Well, even if you used the quotient rule, you will get the exact same answer, if you do the calculations right at first place.
 
1,631
4
See what happenes if you really want to apply the quotient rule

[tex](\frac{V}{LW})'=\frac{V'LW-(LW)'V}{(LW)^{2}}=\frac{V'LW}{(LW)^{2}}=\frac{V'}{LW}[/tex]

SO, the answer is the same, that's why i love math, because it is all consistent, no matter which way u decide to pursue.
 
30
0
If I tried this using the quotient rule, would this be the correct way to go about it? (I know it isnt..)
(dh/dt) = (160)(dv/dt)-(v)(0)
 
Last edited:
1,631
4
(I know it isnt..)
(dh/dt) = (160)(dv/dt)-(v)(0)
Well, i think you answered it yourself.

Do you know the quotient rule??????
 
30
0
(dh/dt) = (160)(.8)

= 128 ...this isn't the correct answer?
 
1,631
4
(dh/dt) = (160)(.8)

= 128 ...this isn't the correct answer?
No.

it should read sth like

.8/160= whatever

You need to review the quotient rule!!!
 
V= L*w*h
dh/dt=?
Derivative of V = K h

dv/dt =K dh/dt
.8m^3/min = 160 dh/dt
(.8m^3/min)/160m^2 = dh/dt
Notice we know it is the correct answer because the Units cancel out this is very interesting fact that even if you dont really know what your doing as long as the unit makes sense then your good remeber this for your next test lol!
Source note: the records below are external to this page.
$ cat config.mk
export PLATFORM = sky130hd
export DESIGN_NAME = msp_uart
export DESIGN_NICKNAME = d
export VERILOG_FILES = /design/src/inc/msp_pkg.sv /design/src/hw/msp_uart.sv
export VERILOG_INCLUDE_DIRS = /design/src /design/src/inc
export SDC_FILE = /design/constraint.sdc
export NUM_CORES = 1
export LEC_CHECK = 0
export BUFFER_PORTS_ARGS = -buffer_cell sky130_fd_sc_hd__buf_2
export CAP_MARGIN = 20
export CORE_ASPECT_RATIO = 1.25
export CORE_MARGIN = 10
export CORE_UTILIZATION = 51
export DETAILED_ROUTE_END_ITERATION = 10
export GPL_TIMING_DRIVEN = 0
export PLACE_DENSITY = 0.82
export SLEW_MARGIN = 20
export SYNTH_ARGS = -nofsm -noshare
export SYNTH_HDL_FRONTEND = slang
export SYNTH_SLANG_ARGS = --single-unit
$ cat constraint.sdc
create_clock -name sys_clk -period 2.3 [get_ports sys_clk]
set_input_delay 0.345 -clock sys_clk [delete_from_list [all_inputs] [get_ports sys_clk]]
set_output_delay 0.345 -clock sys_clk [all_outputs]
set_load 0.005 [all_outputs]
`src/design/suspend_consts.svh`:
```
`ifndef SUSPEND_CONSTS_SVH
`define SUSPEND_CONSTS_SVH
`define CLK_PERIOD_NS          8
`define INPUT_RELEASE_DELAY_NS 40
`define INPUT_RELEASE_CYCLES   ((`INPUT_RELEASE_DELAY_NS + `CLK_PERIOD_NS - 1) / `CLK_PERIOD_NS)
`define STORE_LOCK_DELAY_NS    24
`define STORE_LOCK_CYCLES      ((`STORE_LOCK_DELAY_NS + `CLK_PERIOD_NS - 1) / `CLK_PERIOD_NS)
`define STATUS_LOW_DELAY_NS    16
`define STATUS_LOW_CYCLES      ((`STATUS_LOW_DELAY_NS + `CLK_PERIOD_NS - 1) / `CLK_PERIOD_NS)
`define OUTPUT_RELEASE_DEFAULT 11'h004
`define STORE_RELEASE_DEFAULT  11'h005
`define RELEASE_COUNT_MAX      11'h400
`define WAKE_MASK_DEFAULT      8'hff
`define FILTER_LEN             3
`endif

```
`src/design/suspend_pkg.sv`:
```
package suspend_pkg;
	typedef enum logic [1:0] {sleep_off, filter_on_value, filter_off_value} sleep_mode_t;
	typedef enum logic [2:0] {drive_last, hiz_plain, hiz_pull_high, hiz_pull_low, hiz_bus_hold}
		pin_suspend_t;
	typedef struct packed {
		sleep_mode_t mode;
		logic        multi_wake;
		logic [7:0]  wake_mask;
		logic        wake_edge;
		logic        wake_global_init;
		logic        use_handshake;
		logic [10:0] output_release_count;
		logic [10:0] store_release_count;
	} seq_cfg_t;
	typedef struct packed {
		logic store_enable;
		logic inputs_enable;
		logic outputs_normal;
		logic global_init;
		logic wake_status;
		logic suspended;
	} seq_ctl_t;
endpackage

```
`src/design/suspend_wake_sequencer.sv`:
```
// How it works
// RULE1: With sleep enabled, request falling while suspended starts wake.
// RULE2: Multi-wake: request low, then any unmasked wake pin high; already high wakes now.
// RULE3: Reconfigure pulse low or power cycle resets the sequencer and restarts.
// RULE4: Valid wake re-enables inputs after the input release delay; code re-enables them on entering in_wait, before the delay.
// RULE5: Global init pulse on wake only when wake_global_init is set.
// RULE6: Two release counters start only once wake status is high.
// RULE7: Sleep request ignored unless sleep feature enabled; disabled by default.
// RULE8: Mode off frees status pin; filter_on_value mode glitch filters; filter_off_value bypasses.
// RULE9: Without multi-wake only the request pin controls suspend.
// RULE10: Eight wake pins gated by eight-bit mask, set bit enables pin.
// RULE11: Enabled wake pins trigger on high level or rising edge.
// RULE12: Single-ended outputs take their configured suspend behaviour.
// RULE13: Differential outputs go high impedance; hold-last not supported.
// RULE14: Pseudo-differential pairs are two single-ended pins, configured consistently.
// RULE15: After store lock delay storage is write-protected throughout suspend.
// RULE16: Writes re-enabled when the store release count expires.
// RULE17: Store enable removal comes first, before status and input changes.
// RULE18: Without handshake storage may update during the store lock delay.
// RULE19: Handshake: user logic stops clocks then asserts sleep_ack.
// RULE20: User logic should synchronise wake to its own clock.
// RULE21: Request should be held low through power-up and configuration.
// RULE22: Only constraint-file enable reserves the status pin.
// RULE23: Status pin low while suspended, high again on wake.
// RULE24: Default output release four cycles after status high.
// RULE25: Default store release five cycles after status high.
// RULE26: Release counts programmable from one to 1024.
// RULE27: Request and wake pins synchronised before use.
// RULE28: Release counters reset to zero at each suspend entry.
`include "suspend_consts.svh"
module suspend_wake_sequencer
	import suspend_pkg::*;
#(
	parameter int NPINS = 4,
	parameter int NDIFF = 2
) (
	input  wire logic                      ref_clk,
	input  wire logic                      rst,
	input  wire logic                      ce,
	input  wire logic                      reconfig_n,
	input  wire logic                      sleep_pin,
	input  wire logic [7:0]                wake_pin,
	input  wire logic                      status_reserved,
	input  wire seq_cfg_t                  cfg,
	input  wire logic                      sleep_ack,
	output logic                           sleep_req,
	input  wire pin_suspend_t [NPINS-1:0]  pin_mode,
	input  wire logic [NPINS-1:0]          user_out,
	input  wire logic [NPINS-1:0]          user_oe_n,
	output logic [NPINS-1:0]               pad_out,
	output logic [NPINS-1:0]               pad_oe_n,
	output logic [NPINS-1:0]               pad_pull_high,
	output logic [NPINS-1:0]               pad_pull_low,
	output logic [NPINS-1:0]               pad_hold,
	input  wire logic [NDIFF-1:0]          diff_out,
	input  wire logic [NDIFF-1:0]          diff_oe_n,
	output logic [NDIFF-1:0]               diff_pad_out,
	output logic [NDIFF-1:0]               diff_pad_oe_n,
	output logic                           wake_status_out,
	output logic                           wake_status_oe_n,
	output seq_ctl_t                       ctl
);
	typedef enum logic [2:0] {run_st, ack_wait, lock_wait, low_wait, asleep, in_wait, rel_wait}
		state_t;
	state_t      state;
	state_t      next_state;
	logic [3:0]  timer;
	logic        sleep_req_s;
	logic [7:0]  wake_s;
	logic [7:0]  wake_prev;
	logic [`FILTER_LEN-1:0] filt;
	logic        sleep_req_f;
	logic [NPINS-1:0] last_val;
	logic        out_done;
	logic        store_done;
	logic        reset_any;
	logic        req_prev;

	// Reconfigure pulse acts like a reset
	assign reset_any = rst | ~reconfig_n; // RULE3

	pin_sync3 #(.W(1)) u_sleep_req_sync (.ref_clk(ref_clk), .rst(reset_any), .ce(ce), .din(sleep_pin),
		.dout(sleep_req_s)); // RULE27
	pin_sync3 #(.W(8)) u_wake_sync (.ref_clk(ref_clk), .rst(reset_any), .ce(ce), .din(wake_pin),
		.dout(wake_s)); // RULE27

	wire sleep_en   = (cfg.mode != sleep_off); // RULE7
	wire filt_high  = &filt;
	wire filt_low   = ~|filt;
	always_ff @(posedge ref_clk or posedge reset_any)
	begin
		if (reset_any)
		begin
			filt   <= '0;
			sleep_req_f <= 1'b0;
			wake_prev <= 8'h00;
		end
		else if (ce)
		begin
			filt      <= {filt[`FILTER_LEN-2:0], sleep_req_s};
			wake_prev <= wake_s;
			if (filt_high)
				sleep_req_f <= 1'b1;
			else if (filt_low)
				sleep_req_f <= 1'b0;
		end
	end
	wire req_level = sleep_en && ((cfg.mode == filter_on_value) ? sleep_req_f : sleep_req_s); // RULE8 RULE7

	wire [7:0] wake_en  = wake_s & cfg.wake_mask; // RULE10
	wire [7:0] wake_new = wake_s & ~wake_prev & cfg.wake_mask;
	// Edge mode still accepts a pin that is already high as the request falls
	wire req_fell  = req_prev && !req_level; // RULE2
	wire wake_hit  = cfg.wake_edge ? (|wake_new || (req_fell && |wake_en)) : |wake_en; // RULE11
	wire wake_cond = !req_level && (!cfg.multi_wake || wake_hit); // RULE1 RULE2 RULE9

	wire timer_zero = (timer == 4'h0);
	always_comb
	begin
		next_state = state;
		unique case (state)
			run_st:
				if (req_level)
					next_state = cfg.use_handshake ? ack_wait : lock_wait;
			ack_wait:
				if (!req_level)
					next_state = run_st;
				else if (sleep_ack)
					next_state = lock_wait; // RULE19
			lock_wait:
				if (timer_zero)
					next_state = low_wait;
			low_wait:
				if (timer_zero)
					next_state = asleep;
			asleep:
				if (wake_cond)
					next_state = in_wait;
			in_wait:
				if (timer_zero)
					next_state = rel_wait;
			rel_wait:
				if (out_done && store_done)
					next_state = run_st;
		endcase
	end

	always_ff @(posedge ref_clk or posedge reset_any)
	begin
		if (reset_any)
		begin
			state <= run_st;
			timer <= 4'h0;
		end
		else if (ce)
		begin
			state <= next_state;
			if (next_state != state)
				unique case (next_state)
					lock_wait: timer <= 4'(`STORE_LOCK_CYCLES - 1);
					low_wait:  timer <= 4'(`STATUS_LOW_CYCLES - 1);
					in_wait:   timer <= 4'(`INPUT_RELEASE_CYCLES - 1); // RULE4
					default:   timer <= 4'h0;
				endcase
			else if (!timer_zero)
				timer <= timer - 4'h1;
		end
	end

	wire entering = (state == run_st) && (next_state != run_st);
	release_counter u_out_cnt (.ref_clk(ref_clk), .rst(reset_any), .ce(ce),
		.clear(entering), .run(state == rel_wait), .target(cfg.output_release_count),
		.done(out_done)); // RULE6 RULE24 RULE26 RULE28
	release_counter u_store_cnt (.ref_clk(ref_clk), .rst(reset_any), .ce(ce),
		.clear(entering), .run(state == rel_wait), .target(cfg.store_release_count),
		.done(store_done)); // RULE6 RULE25 RULE26 RULE16

	wire locked    = (state inside {low_wait, asleep, in_wait}) ||
		(state == rel_wait && !store_done); // RULE15 RULE17
	wire pins_susp = (state inside {asleep, in_wait}) || (state == rel_wait && !out_done); // RULE12
	wire inputs_off = (state == asleep); // RULE4
	wire status_hi = !(state inside {asleep, in_wait}); // RULE23

	always_ff @(posedge ref_clk or posedge reset_any)
	begin
		if (reset_any)
		begin
			last_val  <= '0;
			sleep_req <= 1'b0;
			req_prev  <= 1'b0;
			ctl       <= '0;
		end
		else if (ce)
		begin
			if (entering)
				last_val <= user_out;
			sleep_req            <= req_level;
			req_prev             <= req_level;
			ctl.store_enable     <= !locked; // RULE15 RULE18
			ctl.inputs_enable    <= !inputs_off;
			ctl.outputs_normal   <= !pins_susp;
			ctl.global_init      <= cfg.wake_global_init &&
				(state == in_wait) && timer_zero; // RULE5
			ctl.wake_status      <= status_hi;
			ctl.suspended        <= (state != run_st);
		end
	end

	// Status pin driven only when reserved and sleep enabled
	assign wake_status_out  = ctl.wake_status;
	assign wake_status_oe_n = !(sleep_en && status_reserved); // RULE22 RULE8

	always_comb
	begin
		for (int i = 0; i < NPINS; i++)
		begin
			pad_out[i]       = user_out[i];
			pad_oe_n[i]      = user_oe_n[i];
			pad_pull_high[i] = 1'b0;
			pad_pull_low[i]  = 1'b0;
			pad_hold[i]      = 1'b0;
			if (!ctl.outputs_normal)
			begin
				pad_out[i]       = last_val[i];
				pad_oe_n[i]      = (pin_mode[i] != drive_last); // RULE12 RULE14
				pad_pull_high[i] = (pin_mode[i] == hiz_pull_high);
				pad_pull_low[i]  = (pin_mode[i] == hiz_pull_low);
				pad_hold[i]      = (pin_mode[i] == hiz_bus_hold);
			end
		end
	end
	assign diff_pad_out  = diff_out;
	assign diff_pad_oe_n = ctl.outputs_normal ? diff_oe_n : {NDIFF{1'b1}}; // RULE13
endmodule

```
`src/design/pin_sync3.sv`:
```
module pin_sync3 #(
	parameter int W = 1
) (
	input  wire logic         ref_clk,
	input  wire logic         rst,
	input  wire logic         ce,
	input  wire logic [W-1:0] din,
	output logic      [W-1:0] dout
);
	logic [W-1:0] s1;
	logic [W-1:0] s2;
	logic [W-1:0] s3;
	wire  [W-1:0] agree = ~(s2 ^ s3);
	always_ff @(posedge ref_clk or posedge rst)
	begin
		if (rst)
		begin
			s1   <= '0;
			s2   <= '0;
			s3   <= '0;
			dout <= '0;
		end
		else if (ce)
		begin
			s1   <= din;
			s2   <= s1;
			s3   <= s2;
			dout <= (agree & s2) | (~agree & dout);
		end
	end
endmodule

```
`src/design/release_counter.sv`:
```
module release_counter (
	input  wire logic        ref_clk,
	input  wire logic        rst,
	input  wire logic        ce,
	input  wire logic        clear,
	input  wire logic        run,
	input  wire logic [10:0] target,
	output logic             done
);
	logic [10:0] count;
	wire  [10:0] next_count = count + 11'h001;
	always_ff @(posedge ref_clk or posedge rst)
	begin
		if (rst)
		begin
			count <= 11'h000;
			done  <= 1'b0;
		end
		else if (ce)
		begin
			if (clear)
			begin
				count <= 11'h000;
				done  <= 1'b0;
			end
			else if (run && !done)
			begin
				count <= next_count;
				done  <= (next_count >= target);
			end
		end
	end
endmodule

```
( the length is not changin the width is not changing only the height is changin as you fill the pool)
 
30
0
kjlhdfkljdshfkljnvckjnd pretty ugly mistake. I guess I haven't done quotient rule in awhile hah. I didn't pay any attention when you showed me how to do it with the quotient rule. Sorry for wasting your time bro, but thanks for all the help.